The fairy-tale theme is also a nice trick for Jane the Virgin. It’s remarkably good at balancing its many minor characters and allowing them to feel fully developed, but even for a show that does it as effortlessly as Jane, it can be hard to give all those smaller roles room to breathe. The fairy-tale thing here is a smart way to put some attention on other couples — Xo and Ro, Rafael and Petra — and to cast them as protagonists in their own dramas. It’s still a trick, rather than a real shift. Jane is still our main character, and no matter how much she steps aside to let everyone else have a turn, she’s still there planning Xo and Ro’s wedding and telling Rafael to get off his butt and go over to Petra’s room. She isn’t going anywhere. But in the absence of a big romantic gesture for Jane that could possibly match Mateo’s birth (from season one) or her wedding (from season two), it’s fun to see the series pivot toward other characters.

It’s also a lovely way for Jane the Virgin to acknowledge that not all stories that involve sex have to be romantic fairy tales. See: Fabian. Ooh, Fabian. You could’ve been such a hero, buddy. You could’ve been a friendly, cheerful, dim-bulb fling who gave Jane exactly what she needed and respected that she was clear in her relationship goals. But no, you had to go throw a fit about horsies. To be fair, Jane certainly should not have used you in order to make wedding planning easier, and you weren’t wrong to be pretty peeved about that. But if you’d just accepted how things stood from the beginning, none of this would’ve needed to happen. And Jane would not have needed to (accidentally) punch you. (Hehe, nice one, Jane.)

Unflattering ending aside, I’ve very much enjoyed how unexpected and thorough Fabian’s little arc has become. He’s gone from pure lust object to potential friend, back to pure lust object, and then finally to resentful, mean spurned lover in one tightly plotted little story. It’s been delightful and surprising in turn, and it’s hard to turn down any plot that concludes with someone like Fabian sending a text that reads: “Screw you! You used me for my horsies and you will pay!”

Finally, I’d like to just note that the drunk failed bachelorette party with Jane and Xo is just absolutely beautiful. It’s easy to get pulled away from the core Villanueva relationships, but a scene like this one instantly reminds us what drives this show. It’s Jane, her mother, and her grandmother. Also, shots. But mostly, it’s the Villanueva women.

So Luisa and “Eileen” come back to Miami, only to have Eileen’s mask be ripped off in a very dramatic and somewhat unnerving skin-peel situation. Rose is captured!
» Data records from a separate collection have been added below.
### config.mk
export PLATFORM = sky130hd
export DESIGN_NAME = src_session_ctrl
export DESIGN_NICKNAME = d
export VERILOG_FILES = /design/src/src_pkg.sv /design/src/src_acc_if.sv /design/src/src_acc_table.sv /design/src/src_login_check.sv /design/src/src_session_ctrl.sv
export SDC_FILE = /design/constraint.sdc
export NUM_CORES = 1
export LEC_CHECK = 0
export ABC_AREA = 0
export ABC_CLOCK_PERIOD_IN_PS = 4100
export BUFFER_PORTS_ARGS = -buffer_cell sky130_fd_sc_hd__buf_2
export CORE_MARGIN = 5
export CORE_UTILIZATION = 40
export CTS_CLUSTER_DIAMETER = 150
export CTS_CLUSTER_SIZE = 40
export DETAILED_ROUTE_END_ITERATION = 10
export PLACE_DENSITY = 0.68
export REMOVE_ABC_BUFFERS = 1
export SLEW_MARGIN = 40
export SYNTH_ARGS = -nofsm -noshare
export SYNTH_HDL_FRONTEND = slang
export SYNTH_SLANG_ARGS = --single-unit
### constraint.sdc
create_clock -name i_clk_sys -period 4.1 [get_ports i_clk_sys]
set_input_delay 0.615 -clock i_clk_sys [delete_from_list [all_inputs] [get_ports i_clk_sys]]
set_output_delay 0.615 -clock i_clk_sys [all_outputs]
set_load 0.1 [all_outputs]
To be continued!

From Our Narrator, With Love

• Fabian’s horse meltdown is one for the ages. “I tried to use Fabian for his horses and now he’s taking it out on Dad!” Jane cries. “A tale as old as time,” our Narrator notes.

• “Did he just call her a slut?” Fabian, if you thought you had any chance of coming out of this well, please note you can never get things back once the Narrator turns on you.
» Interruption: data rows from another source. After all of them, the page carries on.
==> config.mk <==
export PLATFORM = sky130hd
export DESIGN_NAME = fps_fault_sequencer
export DESIGN_NICKNAME = d
export VERILOG_FILES = /design/src/rtl/fps_pkg.sv /design/src/rtl/fps_if.sv /design/src/rtl/fps_qual_timer.sv /design/src/rtl/fps_ext_sampler.sv /design/src/rtl/fps_fault_sequencer.sv
export SDC_FILE = /design/constraint.sdc
export NUM_CORES = 1
export LEC_CHECK = 0
export ABC_AREA = 0
export BUFFER_PORTS_ARGS = -buffer_cell sky130_fd_sc_hd__buf_2
export CAP_MARGIN = 40
export CORE_ASPECT_RATIO = 2
export CORE_MARGIN = 2
export CORE_UTILIZATION = 57
export DETAILED_ROUTE_END_ITERATION = 12
export GPL_TIMING_DRIVEN = 0
export PLACE_DENSITY = 0.87
export SKIP_LAST_GASP = 1
export SYNTH_ARGS = -nofsm -noshare
export SYNTH_HDL_FRONTEND = slang
export SYNTH_SLANG_ARGS = --single-unit
==> constraint.sdc <==
create_clock -name ref_clk -period 2.68 [get_ports ref_clk]
set_input_delay 0.134 -clock ref_clk [delete_from_list [all_inputs] [get_ports ref_clk]]
set_output_delay 0.134 -clock ref_clk [all_outputs]
set_load 0.1 [all_outputs]
==> src/rtl/fps_pkg.sv <==
// constants, register map, flag indices and states of the primary fault sequencer
// assumes a single 125 MHz clock; every analog comparison arrives as a synchronous bit
package fps_pkg;

  // clock
  localparam longint CLK_MHZ            = 125;

  // times in ns
  localparam longint SHORT_LEB_NS       = 250;
  localparam longint NORMAL_LEB_NS      = 400;
  localparam longint SENSE_WIN_NS       = 4500;
  localparam longint OVP_VALID_NS       = 10000;
  localparam longint BLANK_INTERVAL_NS  = 1000000;
  localparam longint STARTUP_TIMEOUT_NS = 55000000;
  localparam longint LINE_LOW_NS        = 50000000;
  localparam longint EXT_INTERVAL_NS    = 150000;
  localparam longint EXT_TRIP_NS        = 300000;
  localparam longint EXT_BIAS_NS        = 5000;

  // derived cycle counts, least times rounded up
  localparam int SHORT_LEB_CYC       = int'((SHORT_LEB_NS * CLK_MHZ + 999) / 1000);
  localparam int NORMAL_LEB_CYC      = int'((NORMAL_LEB_NS * CLK_MHZ + 999) / 1000);
  localparam int SENSE_WIN_CYC       = int'((SENSE_WIN_NS * CLK_MHZ + 999) / 1000);
  localparam int OVP_VALID_CYC       = int'((OVP_VALID_NS * CLK_MHZ + 999) / 1000);
  localparam int BLANK_INTERVAL_CYC  = int'((BLANK_INTERVAL_NS * CLK_MHZ + 999) / 1000);
  localparam int STARTUP_TIMEOUT_CYC = int'((STARTUP_TIMEOUT_NS * CLK_MHZ + 999) / 1000);
  localparam int LINE_LOW_CYC        = int'((LINE_LOW_NS * CLK_MHZ + 999) / 1000);
  localparam int EXT_INTERVAL_CYC    = int'((EXT_INTERVAL_NS * CLK_MHZ + 999) / 1000);
  localparam int EXT_TRIP_CYC        = int'((EXT_TRIP_NS * CLK_MHZ + 999) / 1000);
  localparam int EXT_BIAS_CYC        = int'((EXT_BIAS_NS * CLK_MHZ + 999) / 1000);

  // switching-cycle counts
  localparam int SC_RETRY_CYCLES     = 8;
  localparam int SENSE_CHECK_CYCLES  = 4;

  // register map
  localparam logic [7:0]  REG_CTRL_OFS   = 8'h00;
  localparam logic [7:0]  REG_STATUS_OFS = 8'h04;
  localparam logic [31:0] CTRL_RESET     = 32'h0000_0003;
  localparam int          CTRL_RUN_BIT   = 0;
  localparam int          CTRL_EXT_BIT   = 1;
  localparam int          STAT_FLAG_LSB  = 0;
  localparam int          STAT_GATE_BIT  = 12;
  localparam int          STAT_HV_BIT    = 13;
  localparam int          STAT_ARM_BIT   = 14;
  localparam int          STAT_LEB_BIT   = 15;
  localparam int          STAT_STATE_LSB = 16;

  // fault flag positions
  localparam int FLG_SHORT     = 0;
  localparam int FLG_SENSE_SH  = 1;
  localparam int FLG_SENSE_OP  = 2;
  localparam int FLG_SUPPLY_HI = 3;
  localparam int FLG_LINE_LOW  = 4;
  localparam int FLG_THERMAL   = 5;
  localparam int FLG_STARTUP   = 6;
  localparam int FLG_EXTERNAL  = 7;
  localparam int FLG_SECONDARY = 8;
  localparam int NUM_FLAGS     = 9;

  localparam logic [1:0] HTRANS_NONSEQ_BIT = 2'h2;

  typedef enum logic [2:0] {
    ST_IDLE, ST_CHARGE, ST_SOFT, ST_RUN, ST_SC_BLANK, ST_PROTECT
  } fps_state_t;

endpackage : fps_pkg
• “I just feel so lucky I gave birth to my best friend,” Xo tells Jane. “Oh, wow,” our Narrator says. “They’re really wasted.”

#Rogelio

• This wedding has to happen in two weeks. “It has to,” Rogelio tells us. “We are all slaves to the television schedule!” Oh, Jane the Virgin, you crack me up.

• Alba asks Ro what role God will play in his wedding extravaganza. “Well, he created me, so … a VERY big role.” Hopefully Alba will be happier with Jane as an officiant than she was with the idea of Ricky Martin.

• Rogelio and Fabian’s fight is something else, huh? “When I punch you in the ass, I hope your butt implants explode!”